El Ministerio Fiscal, en el acto de juicio, sostuvo que el acusado no acreditaba su condición de consumidor, dado que los informes médicos aportados no eran de la fecha de los hechos, sino anteriores, y que no eran creíbles por sí solas sus propias manifestaciones en tal sentido ni las de su expareja, porque si bien esta declaraba que ambos eran consumidores habituales de esas y no otras sustancias estupefacientes, en el momento de los hechos ya no eran pareja, por lo que nada podía decir sobre su situación de consumidor en aquel momento. Esgrimió como indicio claro de tráfico de drogas el hecho de poseer la sustancia en diferentes bolsas, tener doscientos cuarenta euros escondidos y no acreditar trabajo, y finalmente, su actitud de derrumbarse en el momento de ser detenido.
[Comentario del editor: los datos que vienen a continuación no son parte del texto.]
==> src/rtl/mode_sequencer.sv <==
// Front-panel mode selector: debounced forward/back buttons step a wrapping mode index.
// Define MODE_TIMEOUT_EN to add an idle auto-return to mode 0 (TIMEOUT_EVT pulse).

module mode_sequencer_btn #(
    parameter int DEBOUNCE_CYCLES = 4
) (
    input  logic clk,
    input  logic rst,
    input  logic sw,
    output logic press
);
    localparam int CNT_W = $clog2(DEBOUNCE_CYCLES + 1);
    localparam logic [CNT_W-1:0] CNT_LAST = CNT_W'(DEBOUNCE_CYCLES - 1);

    logic [1:0]       sync;
    logic [1:0]       vld;
    logic             level;
    logic             armed;
    logic [CNT_W-1:0] cnt;
    logic             flip;

    assign flip = (sync[1] != level) && (cnt == CNT_LAST);

    // NOTE: sequential state uses non-blocking assignments so every flop samples pre-edge values.
    always_ff @(posedge clk or posedge rst) begin
        if (rst) begin
            sync  <= '0;
            vld   <= '0;
            level <= 1'b0;
            armed <= 1'b0;
            cnt   <= '0;
            press <= 1'b0;
        end else begin
            sync <= {sync[0], sw};
            vld  <= {vld[0], 1'b1};
            // A button held through reset must be seen released before it can press.
            if (vld[1] && !sync[1])
                armed <= 1'b1;
            if (sync[1] == level) begin
                cnt <= '0;
            end else if (flip) begin
                level <= sync[1];
                cnt   <= '0;
            end else begin
                cnt <= cnt + 1'b1;
            end
            press <= flip & sync[1] & armed;
        end
    end
endmodule

module mode_sequencer #(
    parameter  int NUM_MODES       = 4,
    parameter  int DEBOUNCE_CYCLES = 4,
    parameter  int TIMEOUT_CYCLES  = 1000,
    localparam int IDX_W           = $clog2(NUM_MODES)
) (
    input  logic                 CLK,
    input  logic                 RST,
    input  logic                 SW_MODE,
    input  logic                 SW_BACK,
    input  logic                 LOCK,
    output logic [IDX_W-1:0]     MODE_IDX,
    output logic [NUM_MODES-1:0] MODE_RUN,
    output logic                 MODE_CHANGED,
    output logic                 TIMEOUT_EVT
);
    localparam logic [IDX_W-1:0] LAST_IDX = IDX_W'(NUM_MODES - 1);
    localparam logic [IDX_W:0]   LAST_EXT = (IDX_W + 1)'(NUM_MODES - 1);

    logic             fwd;
    logic             back;
    logic             accepted;
    logic             illegal;
    logic [IDX_W-1:0] idx_next;
    logic             chg_next;
    logic             tmo_next;

    mode_sequencer_btn #(.DEBOUNCE_CYCLES(DEBOUNCE_CYCLES)) u_fwd (
        .clk(CLK), .rst(RST), .sw(SW_MODE), .press(fwd)
    );
    mode_sequencer_btn #(.DEBOUNCE_CYCLES(DEBOUNCE_CYCLES)) u_back (
        .clk(CLK), .rst(RST), .sw(SW_BACK), .press(back)
    );

    assign accepted = (fwd ^ back) & ~LOCK;
    assign illegal  = {1'b0, MODE_IDX} > LAST_EXT;

`ifdef MODE_TIMEOUT_EN
    localparam int TMO_W = $clog2(TIMEOUT_CYCLES + 1);
    localparam logic [TMO_W-1:0] TMO_LAST = TMO_W'(TIMEOUT_CYCLES);

    logic [TMO_W-1:0] tmo_cnt;
    logic             tmo_hit;

    assign tmo_hit = (tmo_cnt == TMO_LAST) && !LOCK;

    always_ff @(posedge CLK or posedge RST) begin
        if (RST) begin
            tmo_cnt     <= '0;
            TIMEOUT_EVT <= 1'b0;
        end else begin
            if (accepted || tmo_hit || LOCK || MODE_IDX == '0)
                tmo_cnt <= '0;
            else
                tmo_cnt <= tmo_cnt + 1'b1;
            TIMEOUT_EVT <= tmo_next;
        end
    end
`else
    assign TIMEOUT_EVT = 1'b0;
`endif

    // NOTE: every always_comb output gets a default first, so no path can infer a latch.
    always_comb begin
        idx_next = MODE_IDX;
        chg_next = 1'b0;
        tmo_next = 1'b0;
        if (illegal) begin
            idx_next = '0;
            chg_next = 1'b1;
        end else if (accepted) begin
            chg_next = 1'b1;
            if (fwd)
                idx_next = (MODE_IDX == LAST_IDX) ? '0 : MODE_IDX + 1'b1;
            else
                idx_next = (MODE_IDX == '0) ? LAST_IDX : MODE_IDX - 1'b1;
        end
`ifdef MODE_TIMEOUT_EN
        else if (tmo_hit) begin
            idx_next = '0;
            chg_next = 1'b1;
            tmo_next = 1'b1;
        end
`endif
    end

    always_ff @(posedge CLK or posedge RST) begin
        if (RST) begin
            MODE_IDX     <= '0;
            MODE_RUN     <= NUM_MODES'(1);
            MODE_CHANGED <= 1'b0;
        end else begin
            MODE_IDX     <= idx_next;
            MODE_RUN     <= NUM_MODES'(1) << idx_next;
            MODE_CHANGED <= chg_next;
        end
    end
endmodule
Por parte de la defensa sostuvimos lo contrario: que era consumidor antes y en la época de los hechos; que trabajaba como tatuador por su propia cuenta en B, lo que acreditamos mediante fotografías en las que salía tatuando, y que si el día de su detención se derrumbó fue porque su padre había muerto y no porque temiera ser condenado a cinco años de prisión. La sala en su sentencia valoró todas las pruebas practicadas y se inclinó, finalmente, por la tesis de la defensa, sosteniendo que, si bien existían dudas sobre el destino final de la sustancia intervenida, lo cierto es que las explicaciones dadas por el acusado eran verosímiles y, por lo tanto, le tenía que favorecer el derecho constitucional a la presunción de inocencia. Los magistrados hicieron expresa referencia a la cuestión del derrumbamiento del acusado, y declararon que era más lógico pensar que fue por la tensión acumulada por lo de su padre y la discusión con el ciudadano, que por tener consciencia de haber cometido un delito. Les faltó decir, en mi opinión, que lo lógico sería también no pedir una pena de cinco años de prisión por poseer cantidades tan ridículas de drogas. Y le devolvieron también el dinero, lo cual no fue consuelo para un día tan aciago como aquel.